Oggi la Jugoslavia è diventata tanti Paesi diversi, cosa è rimasto di quello che era prima?
«È rimasto tutto. Noi siamo la stessa gente, con tante cose in comune: abbiamo gli stessi riferimenti. È incredibile quante cose in comune e simili abbiamo. I bosniaci, i croati, i serbi, i montenegrini… siamo uguali. Ecco perché dico che la popolazione è vittima. Non capirò mai perché è scoppiata la guerra. E ancora non capisco perché non siamo di nuovo insieme. Tutti i miei film sono frutto di cooperazioni e artisticamente lavoriamo insieme».
Che reazioni ha avuto la gente che ha visto il suo film?

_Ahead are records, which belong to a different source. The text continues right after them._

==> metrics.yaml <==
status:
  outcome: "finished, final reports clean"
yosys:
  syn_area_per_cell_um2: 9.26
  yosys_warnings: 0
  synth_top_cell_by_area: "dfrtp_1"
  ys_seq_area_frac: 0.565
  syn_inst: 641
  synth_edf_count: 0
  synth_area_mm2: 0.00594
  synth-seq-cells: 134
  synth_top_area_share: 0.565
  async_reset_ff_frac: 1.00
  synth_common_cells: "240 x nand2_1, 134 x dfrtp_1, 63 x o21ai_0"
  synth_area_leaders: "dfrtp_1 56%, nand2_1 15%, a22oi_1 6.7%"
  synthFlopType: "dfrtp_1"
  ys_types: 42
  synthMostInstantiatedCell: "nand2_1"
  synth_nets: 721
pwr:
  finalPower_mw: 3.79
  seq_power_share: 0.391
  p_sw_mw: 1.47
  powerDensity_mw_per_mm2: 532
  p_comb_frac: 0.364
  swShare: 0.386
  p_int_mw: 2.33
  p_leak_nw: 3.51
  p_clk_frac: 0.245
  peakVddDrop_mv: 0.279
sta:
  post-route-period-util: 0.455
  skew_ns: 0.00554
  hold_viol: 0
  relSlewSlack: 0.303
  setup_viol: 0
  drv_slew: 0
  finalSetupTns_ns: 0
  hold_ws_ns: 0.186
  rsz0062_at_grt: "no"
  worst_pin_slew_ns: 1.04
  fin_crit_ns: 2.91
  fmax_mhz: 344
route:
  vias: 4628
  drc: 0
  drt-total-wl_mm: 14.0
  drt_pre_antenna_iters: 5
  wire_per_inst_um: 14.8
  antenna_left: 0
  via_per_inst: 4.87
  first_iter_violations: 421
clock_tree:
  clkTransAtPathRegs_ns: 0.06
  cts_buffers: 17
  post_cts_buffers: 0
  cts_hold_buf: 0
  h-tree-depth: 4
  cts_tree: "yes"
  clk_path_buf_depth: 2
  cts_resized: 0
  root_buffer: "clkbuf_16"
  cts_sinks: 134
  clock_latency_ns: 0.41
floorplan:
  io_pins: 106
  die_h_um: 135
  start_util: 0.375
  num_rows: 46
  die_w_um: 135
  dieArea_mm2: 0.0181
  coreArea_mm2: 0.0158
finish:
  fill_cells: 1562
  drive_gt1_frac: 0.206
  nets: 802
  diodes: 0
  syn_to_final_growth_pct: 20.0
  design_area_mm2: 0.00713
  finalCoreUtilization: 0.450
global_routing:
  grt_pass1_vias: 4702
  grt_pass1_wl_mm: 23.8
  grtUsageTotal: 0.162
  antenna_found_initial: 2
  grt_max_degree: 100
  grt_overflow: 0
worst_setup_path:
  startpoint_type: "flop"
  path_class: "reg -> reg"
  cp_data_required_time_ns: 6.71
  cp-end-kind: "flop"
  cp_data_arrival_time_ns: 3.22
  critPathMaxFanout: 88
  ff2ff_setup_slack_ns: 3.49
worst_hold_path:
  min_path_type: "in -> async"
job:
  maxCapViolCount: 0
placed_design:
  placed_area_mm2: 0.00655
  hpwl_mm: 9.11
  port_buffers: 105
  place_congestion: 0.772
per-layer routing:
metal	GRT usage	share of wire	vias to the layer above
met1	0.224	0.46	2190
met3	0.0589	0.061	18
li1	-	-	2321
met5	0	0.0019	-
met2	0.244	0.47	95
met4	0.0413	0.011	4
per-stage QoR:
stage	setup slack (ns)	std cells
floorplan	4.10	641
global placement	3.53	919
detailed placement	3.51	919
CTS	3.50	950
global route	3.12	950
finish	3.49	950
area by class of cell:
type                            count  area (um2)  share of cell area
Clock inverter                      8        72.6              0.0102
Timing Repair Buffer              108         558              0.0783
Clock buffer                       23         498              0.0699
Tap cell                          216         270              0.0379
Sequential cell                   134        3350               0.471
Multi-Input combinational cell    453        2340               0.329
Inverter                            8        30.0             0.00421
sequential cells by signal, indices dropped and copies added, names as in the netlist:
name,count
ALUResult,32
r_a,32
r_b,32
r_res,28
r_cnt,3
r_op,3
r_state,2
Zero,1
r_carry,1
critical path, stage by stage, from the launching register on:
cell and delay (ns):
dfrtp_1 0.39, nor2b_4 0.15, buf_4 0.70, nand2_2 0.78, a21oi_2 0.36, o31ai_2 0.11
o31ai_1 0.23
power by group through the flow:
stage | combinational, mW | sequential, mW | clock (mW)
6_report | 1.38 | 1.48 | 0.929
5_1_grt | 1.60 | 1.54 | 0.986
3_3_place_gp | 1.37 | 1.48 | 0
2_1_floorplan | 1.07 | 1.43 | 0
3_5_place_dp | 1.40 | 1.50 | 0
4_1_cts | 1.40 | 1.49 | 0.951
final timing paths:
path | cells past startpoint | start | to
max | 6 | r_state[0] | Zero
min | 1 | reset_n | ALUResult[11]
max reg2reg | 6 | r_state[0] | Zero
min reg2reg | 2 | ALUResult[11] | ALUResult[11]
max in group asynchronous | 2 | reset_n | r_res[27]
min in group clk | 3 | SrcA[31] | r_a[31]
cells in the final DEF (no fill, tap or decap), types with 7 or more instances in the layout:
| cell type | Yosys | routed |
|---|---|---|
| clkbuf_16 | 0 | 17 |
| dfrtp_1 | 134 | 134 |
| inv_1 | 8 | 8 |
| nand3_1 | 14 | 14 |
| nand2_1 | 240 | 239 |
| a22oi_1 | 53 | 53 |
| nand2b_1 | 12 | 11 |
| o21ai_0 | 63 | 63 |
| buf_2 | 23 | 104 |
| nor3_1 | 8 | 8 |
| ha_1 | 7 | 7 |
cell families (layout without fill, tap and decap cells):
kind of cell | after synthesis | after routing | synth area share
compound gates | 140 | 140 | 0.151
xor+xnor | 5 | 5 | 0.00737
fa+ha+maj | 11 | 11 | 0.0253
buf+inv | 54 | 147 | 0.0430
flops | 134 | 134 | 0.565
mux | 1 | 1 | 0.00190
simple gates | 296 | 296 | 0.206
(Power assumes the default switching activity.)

«10 giorni fa abbiamo avuto la première a Sarajevo. Eravamo molto nervosi. Non sapevamo come la gente avrebbe reagito riguardo all’aspetto del perdono. Ma è andato meglio di quanto ci aspettassimo. È un film che unisce le persone in qualche modo. Molti si sono riconosciuti in molti aspetti. Sia quelli che sono partiti per la guerra, che l’hanno vissuta oppure no».
Nel film a un certo punto c’è un confronto tra gli uomini e le donne che stanno nella stanza dello speed date e i giovani di Sarajevo oggi che ballano in una stanza vicino, cosa significa?
«Le interpretazioni possono essere diverse. Questa scena si presta a varie chiavi di lettura. È un momento catartico per Asja: il tema del film è l’assunzione di responsabilità da parte di noi e la capacità di ascolto delle ragioni dell’altro. È anche uno spaccato della vita dei giovani bosniaci oggi che probabilmente vogliono solo dimenticare ed essere felici. D’altronde una guerra come quella di Sarajevo ha rappresentato un trauma fortissimo, come una malattia che ti penetra nei pori della pelle e che si trasmette di generazione in generazione. L’unico modo per superare il trauma è quello di affrontarlo e viscerarlo. Poi c’è una terza chiave che riguarda il dato anagrafico: Asja nel momento in cui la guerra l’ha colta aveva l’età dei giovani che stanno festeggiando e tra i quali lei si unisce. Ballare le consente di fare quello che alla stessa età lei non ha potuto fare».